YOUR INSTRUCTIONS>
From the material below, list every line containing "occupancy".
::::::::
### src/rtl/mem_arbiter_if.sv
// Bus bundle between the IF/MEM requesters, the byte-wide RAM and mem_arbiter.
// Handshake: a requester raises req with its fields valid and holds req until its one-cycle
// done pulse; fields are latched when the arbiter accepts, so later changes are ignored.
interface mem_arbiter_if #(
  parameter int ADDR_W = 17
);
  logic              if_req;
  logic [31:0]       if_addr;
  logic              if_done;
  logic [31:0]       if_inst;
  logic              mem_req;
  logic              mem_we;
  logic [31:0]       mem_addr;
  logic [1:0]        mem_size;
  logic [31:0]       mem_wdata;
  logic              mem_done;
  logic [31:0]       mem_rdata;
  logic [ADDR_W-1:0] ram_a;
  logic [7:0]        ram_dout;
  logic              ram_wr;
  logic [7:0]        ram_din;
  logic              stallreq_stop;
  logic              stallreq_start;

  modport slave (
    input  if_req, if_addr, mem_req, mem_we, mem_addr, mem_size, mem_wdata, ram_din,
    output if_done, if_inst, mem_done, mem_rdata, ram_a, ram_dout, ram_wr,
           stallreq_stop, stallreq_start
  );

  modport master (
    output if_req, if_addr, mem_req, mem_we, mem_addr, mem_size, mem_wdata, ram_din,
    input  if_done, if_inst, mem_done, mem_rdata, ram_a, ram_dout, ram_wr,
           stallreq_stop, stallreq_start
  );
endinterface

### src/rtl/mem_arbiter.sv
// Single-port byte-RAM arbiter: serialises IF word fetches and MEM 1/2/4-byte accesses, little-endian.
// Optional single-entry fetch buffer enabled by defining MEM_ARBITER_IFETCH_BUF_EN.
module mem_arbiter #(
  parameter int ADDR_W = 17
) (
  input  logic         clk,
  input  logic         rst,
  mem_arbiter_if.slave bus,
  output logic [1:0]   o_dbg_state
);
  localparam logic [1:0] ST_IDLE   = 2'd0;
  localparam logic [1:0] ST_ACCESS = 2'd1;
  localparam logic [1:0] ST_DRAIN  = 2'd2;
  localparam logic [1:0] ST_DONE   = 2'd3;

  logic [1:0]        r_state, r_k, r_last;
  logic              r_is_mem, r_we;
  logic [ADDR_W-1:0] r_addr, r_ram_a;
  logic [31:0]       r_wdata, r_rbuf, r_if_inst, r_mem_rdata;
  logic [7:0]        r_ram_dout;
  logic              r_ram_wr, r_if_done, r_mem_done, r_stop, r_start;

  logic [ADDR_W-1:0] w_mem_addr, w_if_addr, w_next_a;
  logic [1:0]        w_mem_last, w_k_next, w_cap_idx;
  logic [7:0]        w_wbyte;
  logic [31:0]       w_rbuf_next, w_buf_word;
  logic              w_buf_hit, w_unused_hi;

  assign w_mem_addr  = bus.mem_addr[ADDR_W-1:0];
  assign w_if_addr   = bus.if_addr[ADDR_W-1:0];
  assign w_unused_hi = ^{bus.mem_addr[31:ADDR_W], bus.if_addr[31:ADDR_W]};
  assign w_mem_last  = (bus.mem_size == 2'b00) ? 2'd0 : (bus.mem_size == 2'b01) ? 2'd1 : 2'd3;
  assign w_k_next    = r_k + 2'd1;
  assign w_next_a    = r_addr + ADDR_W'(w_k_next);
  assign w_wbyte     = 8'(r_wdata >> {w_k_next, 3'b000});
  // The byte on ram_din belongs to the address driven one cycle earlier.
  assign w_cap_idx   = (r_state == ST_DRAIN) ? r_last : r_k - 2'd1;
  assign w_rbuf_next = r_rbuf | ({24'd0, bus.ram_din} << {w_cap_idx, 3'b000});

`ifdef MEM_ARBITER_IFETCH_BUF_EN
  logic              r_buf_valid;
  logic [ADDR_W-1:0] r_buf_addr, w_gap;
  logic [31:0]       r_buf_word;
  logic              w_store_hit;

  assign w_buf_hit  = r_buf_valid && (r_buf_addr == w_if_addr);
  assign w_buf_word = r_buf_word;

  // A stored byte hits the buffered word when it lies 0..3 above the buffer base, modulo the RAM size.
  always_comb begin
    w_store_hit = 1'b0;
    w_gap       = '0;
    for (int i = 0; i < 4; i++) begin
      w_gap = w_mem_addr + ADDR_W'(i) - r_buf_addr;
      if ((2'(i) <= w_mem_last) && (w_gap < ADDR_W'(4))) w_store_hit = 1'b1;
    end
  end

  always_ff @(posedge clk or negedge rst) begin
    if (!rst) begin
      r_buf_valid <= 1'b0;
      r_buf_addr  <= '0;
      r_buf_word  <= '0;
    end else if (r_state == ST_IDLE && bus.mem_req && bus.mem_we && w_store_hit) begin
      r_buf_valid <= 1'b0;
    end else if (r_state == ST_DRAIN && !r_is_mem) begin
      r_buf_valid <= 1'b1;
      r_buf_addr  <= r_addr;
      r_buf_word  <= w_rbuf_next;
    end
  end
`else
  assign w_buf_hit  = 1'b0;
  assign w_buf_word = '0;
`endif

  always_ff @(posedge clk or negedge rst) begin
    if (!rst) begin
      r_state     <= ST_IDLE;
      r_k         <= '0;
      r_last      <= '0;
      r_is_mem    <= 1'b0;
      r_we        <= 1'b0;
      r_addr      <= '0;
      r_wdata     <= '0;
      r_rbuf      <= '0;
      r_ram_a     <= '0;
      r_ram_dout  <= '0;
      r_ram_wr    <= 1'b0;
      r_if_done   <= 1'b0;
      r_mem_done  <= 1'b0;
      r_if_inst   <= '0;
      r_mem_rdata <= '0;
      r_stop      <= 1'b0;
      r_start     <= 1'b0;
    end else begin
      r_if_done  <= 1'b0;
      r_mem_done <= 1'b0;
      r_stop     <= 1'b0;
      r_start    <= 1'b0;
      case (r_state)
        ST_IDLE: begin
          if (bus.mem_req) begin
            r_state    <= ST_ACCESS;
            r_is_mem   <= 1'b1;
            r_we       <= bus.mem_we;
            r_addr     <= w_mem_addr;
            r_last     <= w_mem_last;
            r_wdata    <= bus.mem_wdata;
            r_k        <= 2'd0;
            r_rbuf     <= '0;
            r_ram_a    <= w_mem_addr;
            r_ram_wr   <= bus.mem_we;
            r_ram_dout <= bus.mem_wdata[7:0];
            r_stop     <= 1'b1;
          end else if (bus.if_req) begin
            r_stop <= 1'b1;
            if (w_buf_hit) begin
              r_state   <= ST_DONE;
              r_if_done <= 1'b1;
              r_if_inst <= w_buf_word;
              r_start   <= 1'b1;
            end else begin
              r_state  <= ST_ACCESS;
              r_is_mem <= 1'b0;
              r_we     <= 1'b0;
              r_addr   <= w_if_addr;
              r_last   <= 2'd3;
              r_k      <= 2'd0;
              r_rbuf   <= '0;
              r_ram_a  <= w_if_addr;
              r_ram_wr <= 1'b0;
            end
          end
        end
        ST_ACCESS: begin
          if (!r_we && r_k != 2'd0) r_rbuf <= w_rbuf_next;
          if (r_k != r_last) begin
            r_k        <= w_k_next;
            r_ram_a    <= w_next_a;
            r_ram_dout <= w_wbyte;
          end else if (r_we) begin
            r_state    <= ST_DONE;
            r_ram_wr   <= 1'b0;
            r_mem_done <= 1'b1;
            r_start    <= 1'b1;
          end else begin
            r_state <= ST_DRAIN;
          end
        end
        ST_DRAIN: begin
          r_state <= ST_DONE;
          r_start <= 1'b1;
          if (r_is_mem) begin
            r_mem_done  <= 1'b1;
            r_mem_rdata <= w_rbuf_next;
          end else begin
            r_if_done <= 1'b1;
            r_if_inst <= w_rbuf_next;
          end
        end
        default: r_state <= ST_IDLE;
      endcase
    end
  end

  assign bus.if_done        = r_if_done;
  assign bus.if_inst        = r_if_inst;
  assign bus.mem_done       = r_mem_done;
  assign bus.mem_rdata      = r_mem_rdata;
  assign bus.ram_a          = r_ram_a;
  assign bus.ram_dout       = r_ram_dout;
  assign bus.ram_wr         = r_ram_wr;
  assign bus.stallreq_stop  = r_stop;
  assign bus.stallreq_start = r_start;
  assign o_dbg_state        = r_state;
endmodule
**config.mk**
```make
export PLATFORM = sky130hd
export DESIGN_NAME = data_ram_ctrl
export DESIGN_NICKNAME = d
export VERILOG_FILES = /design/src/rtl/data_ram_ctrl_pkg.sv /design/src/rtl/data_ram_ctrl_load_align.sv /design/src/rtl/data_ram_ctrl.sv
export SDC_FILE = /design/constraint.sdc
export NUM_CORES = 1
export LEC_CHECK = 0
export ABC_AREA = 1
export CORE_MARGIN = 8
export CORE_UTILIZATION = 34
export DETAILED_ROUTE_END_ITERATION = 16
export GPL_ROUTABILITY_DRIVEN = 0
export PLACE_DENSITY_LB_ADDON = 0.08
export SLEW_MARGIN = 20
export SYNTH_ARGS = -nofsm -noshare
export SYNTH_HDL_FRONTEND = slang
export SYNTH_SLANG_ARGS = --single-unit
```
**constraint.sdc**
```tcl
create_clock -name clk -period 4.92 [get_ports clk]
set_input_delay 0.984 -clock clk [delete_from_list [all_inputs] [get_ports clk]]
set_output_delay 0.984 -clock clk [all_outputs]
set_load 0.01 [all_outputs]
```
<file path="src/rtl/reg_wb_queue.sv">
// reg_wb_queue
//   Four-entry writeback queue that sits between the execute/load side and
//   the register-file write port. Requests are drained in acceptance order.
//   Writes to x0 are accepted and dropped. A decode-stage hazard query
//   reports whether a source register still has a pending write.
//
// Optional feature (macro REG_WB_BYPASS_EN):
//   Adds qfwd_data1/qfwd_data2, which carry the youngest pending value for
//   qaddr1/qaddr2. Without the macro, those ports and their logic are absent.
//
// Ports
//   clk, rst              clock, asynchronous active-high reset
//   in_valid/in_ready     request handshake
//   in_rd, in_data        request destination index and value
//   wb_hold               write port busy this cycle; the drain is frozen
//   we, waddr, wdata      register-file write port, driven from the FIFO head
//   qaddr1/2, qbusy1/2    hazard query: a pending write targets qaddrN
//   qfwd_data1/2          forwarded pending value (REG_WB_BYPASS_EN only)
//   occupancy             number of queued entries, 0..4
//
// Handshake: a request transfers on a rising edge where in_valid and
// in_ready are both 1. in_ready depends only on the registered count, never
// on wb_hold or in_valid, so a full queue refuses requests even in a cycle
// where it is also popping.
module reg_wb_queue (
  input  logic        clk,
  input  logic        rst,
  input  logic        in_valid,
  output logic        in_ready,
  input  logic [4:0]  in_rd,
  input  logic [31:0] in_data,
  input  logic        wb_hold,
  output logic        we,
  output logic [4:0]  waddr,
  output logic [31:0] wdata,
  input  logic [4:0]  qaddr1,
  input  logic [4:0]  qaddr2,
  output logic        qbusy1,
  output logic        qbusy2,
`ifdef REG_WB_BYPASS_EN
  output logic [31:0] qfwd_data1,
  output logic [31:0] qfwd_data2,
`endif
  output logic [2:0]  occupancy
);

  // Storage carries no reset: an entry is only ever read while count says
  // it is valid.
  logic [4:0]  mem_rd   [4];
  logic [31:0] mem_data [4];

  logic [1:0] wptr;
  logic [1:0] rptr;
  logic [2:0] count;

  logic accept;
  logic push;
  logic pop;
  logic not_empty;

  assign not_empty = (count != 3'd0);
  assign in_ready  = (count < 3'd4);
  assign accept    = in_valid & in_ready;
  // Writes to x0 complete the handshake but never occupy an entry.
  assign push      = accept & (in_rd != 5'd0);
  assign we        = not_empty & ~wb_hold;
  assign pop       = we;

  assign waddr     = not_empty ? mem_rd[rptr]   : 5'd0;
  assign wdata     = not_empty ? mem_data[rptr] : 32'd0;
  assign occupancy = count;

  always_ff @(posedge clk or posedge rst) begin
    if (rst) begin
      wptr  <= 2'd0;
      rptr  <= 2'd0;
      count <= 3'd0;
    end else begin
      if (push) wptr <= wptr + 2'd1;
      if (pop)  rptr <= rptr + 2'd1;
      case ({push, pop})
        2'b10:   count <= count + 3'd1;
        2'b01:   count <= count - 3'd1;
        default: count <= count;
      endcase
    end
  end

  always_ff @(posedge clk) begin
    if (push) begin
      mem_rd[wptr]   <= in_rd;
      mem_data[wptr] <= in_data;
    end
  end

  // Walk entries oldest to youngest so that, with forwarding enabled, the
  // last match seen is the youngest pending value for that register.
  always_comb begin
    logic [1:0] idx;
    idx    = 2'd0;
    qbusy1 = 1'b0;
    qbusy2 = 1'b0;
`ifdef REG_WB_BYPASS_EN
    qfwd_data1 = 32'd0;
    qfwd_data2 = 32'd0;
`endif
    for (int k = 0; k < 4; k++) begin
      idx = rptr + 2'(k);
      if (3'(k) < count) begin
        if ((qaddr1 != 5'd0) && (mem_rd[idx] == qaddr1)) begin
          qbusy1 = 1'b1;
`ifdef REG_WB_BYPASS_EN
          qfwd_data1 = mem_data[idx];
`endif
        end
        if ((qaddr2 != 5'd0) && (mem_rd[idx] == qaddr2)) begin
          qbusy2 = 1'b1;
`ifdef REG_WB_BYPASS_EN
          qfwd_data2 = mem_data[idx];
`endif
        end
      end
    end
  end

endmodule

</file>
<file path="config.mk">
export PLATFORM = sky130hd
export DESIGN_NAME = reg_wb_queue
export DESIGN_NICKNAME = d
export VERILOG_FILES = /design/src/rtl/reg_wb_queue.sv
export SDC_FILE = /design/constraint.sdc
export NUM_CORES = 1
export LEC_CHECK = 0
export ABC_AREA = 1
export CAP_MARGIN = 20
export CORE_MARGIN = 2
export CORE_UTILIZATION = 55
export CTS_CLUSTER_DIAMETER = 150
export DETAILED_ROUTE_END_ITERATION = 12
export PLACE_DENSITY = 0.91
export SLEW_MARGIN = 10
export SYNTH_ARGS = -nofsm -noshare
export SYNTH_HDL_FRONTEND = slang
export SYNTH_SLANG_ARGS = --single-unit
</file>
<file path="constraint.sdc">
create_clock -name clk -period 4 [get_ports clk]
set_input_delay 1.2 -clock clk [delete_from_list [all_inputs] [get_ports clk]]
set_output_delay 1.2 -clock clk [all_outputs]
set_load 0.01 [all_outputs]
</file>
== Word-level counts from Yosys, hierarchy flattened ==
Memory sizes are Yosys's and may differ from the RTL's.
Index checks and enable logic that the tools add are counted.

* Flip-flop bits (word level): 7
* Memory bits (writable): 148
* Input port bits: 51
* Output and inout port bits: 44
* Memories: 2

* $add $sub $neg: 6
* Magnitude comparators: 5
* Equality and inequality tests: 10
* Mux-type cells: 21
* Bitwise gates (word level): 4
* Reduce and logical (&&, ||, !) cells: 13

{| class="wikitable"
|+ Memory list
! memory !! depth !! width !! read ports !! clocked after Yosys merged registers in !! write ports !! RTL line !! text
|-
| mem_data || 4 || 32 || 1 || 0 || 1 || 50 || <nowiki>logic [31:0] mem_data [4];</nowiki>
|-
| mem_rd || 4 || 5 || 4 || 0 || 1 || 49 || <nowiki>logic [4:0] mem_rd [4];</nowiki>
|}

{| class="wikitable"
|+ Operators by type and width
! cell !! count
|-
| 5-bit == test || 8
|-
| 32-bit 2-to-1 mux || 1
|-
| 1-bit 2-to-1 mux || 18
|-
| 5-bit nonzero test || 3
|-
| 1-bit logical AND || 8
|-
| 1-bit by 3-bit < comparator with 1-bit output, first input constant || 2
|-
| 2-bit by 3-bit < comparator with 1-bit output, first input constant || 2
|-
| 3-bit case mux with 2 select lines || 1
|-
| 5-bit 2-to-1 mux || 1
|-
| 2-bit by 1-bit adder with 2-bit output, second input constant || 2
|-
| 2-bit adder, second input constant || 2
|-
| 3-bit by 1-bit adder with 3-bit output, second input constant || 1
|-
| 1-bit AND || 3
|-
| 3-bit < comparator, second input constant || 1
|-
| 3-bit nonzero test || 1
|-
| 3-bit by 1-bit subtractor with 3-bit output, second input constant || 1
|-
| 2-bit by 1-bit == test with 1-bit output, second input constant || 1
|-
| 2-bit == test, second input constant || 1
|-
| 2-bit nonzero test || 1
|-
| 1-bit inverter || 1
|}

== Depth between registers and ports, before layout ==
Gate-level depths: netlist (run 1).
An unclocked memory read counts as a cell.

* Depth after elaboration: 11
* Gate-level depth with buffers: 14

== Least setup slack after synthesis (run 1) ==
No wires, ideal clock.

* Kind: input to register
* Start: input in_rd[3]
* End: memory mem_data[0][0], enable pin
* Library setup time: 431 ps
* Arrival: 3098 ps
* Setup slack: 471 ps
* Stages: 4
* Buffers on the path: 0
* Cells stage by stage: nor3_1 > nand2_1 > nand3_1 > nor2_1

* Longest elaborated chain between the ends: 4

{| class="wikitable"
|+ Ends and longest elaborated chain
! element !! RTL line !! text
|-
| start: declaration || 30 || <nowiki>input logic [4:0] in_rd,</nowiki>
|-
| 5-bit nonzero test || 65 || <nowiki>assign push = accept & (in_rd != 5'd0);</nowiki>
|-
| 1-bit AND || 65 ||
|-
| 1-bit 2-to-1 mux || 90 || <nowiki>if (push) begin</nowiki>
|-
| 1-bit 2-to-1 mux (implied by the code) || 92 || <nowiki>mem_data[wptr] <= in_data;</nowiki>
|-
| end: declaration || 50 ||
|}

Every way passes these cells.

== Worst setup path in the final report (run 1) ==
* Start: register rptr[0]
* End: output wdata[20]

* Longest elaborated chain between the ends: 2

{| class="wikitable"
|+ Ends and longest elaborated chain
! element !! RTL line !! text
|-
| start: declaration || 53 || <nowiki>logic [1:0] rptr;</nowiki>
|-
| start signal: assignment || 80 || <nowiki>if (pop) rptr <= rptr + 2'd1;</nowiki>
|-
| memory 4 x 32 bit || n/a ||
|-
| 32-bit 2-to-1 mux || 70 || <nowiki>assign wdata = not_empty ? mem_data[rptr] : 32'd0;</nowiki>
|-
| end: declaration || 35 || <nowiki>output logic [31:0] wdata,</nowiki>
|}

Every way passes these cells.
::::::::
ANSWER BOX>
//   occupancy             number of queued entries, 0..4
  output logic [2:0]  occupancy
  assign occupancy = count;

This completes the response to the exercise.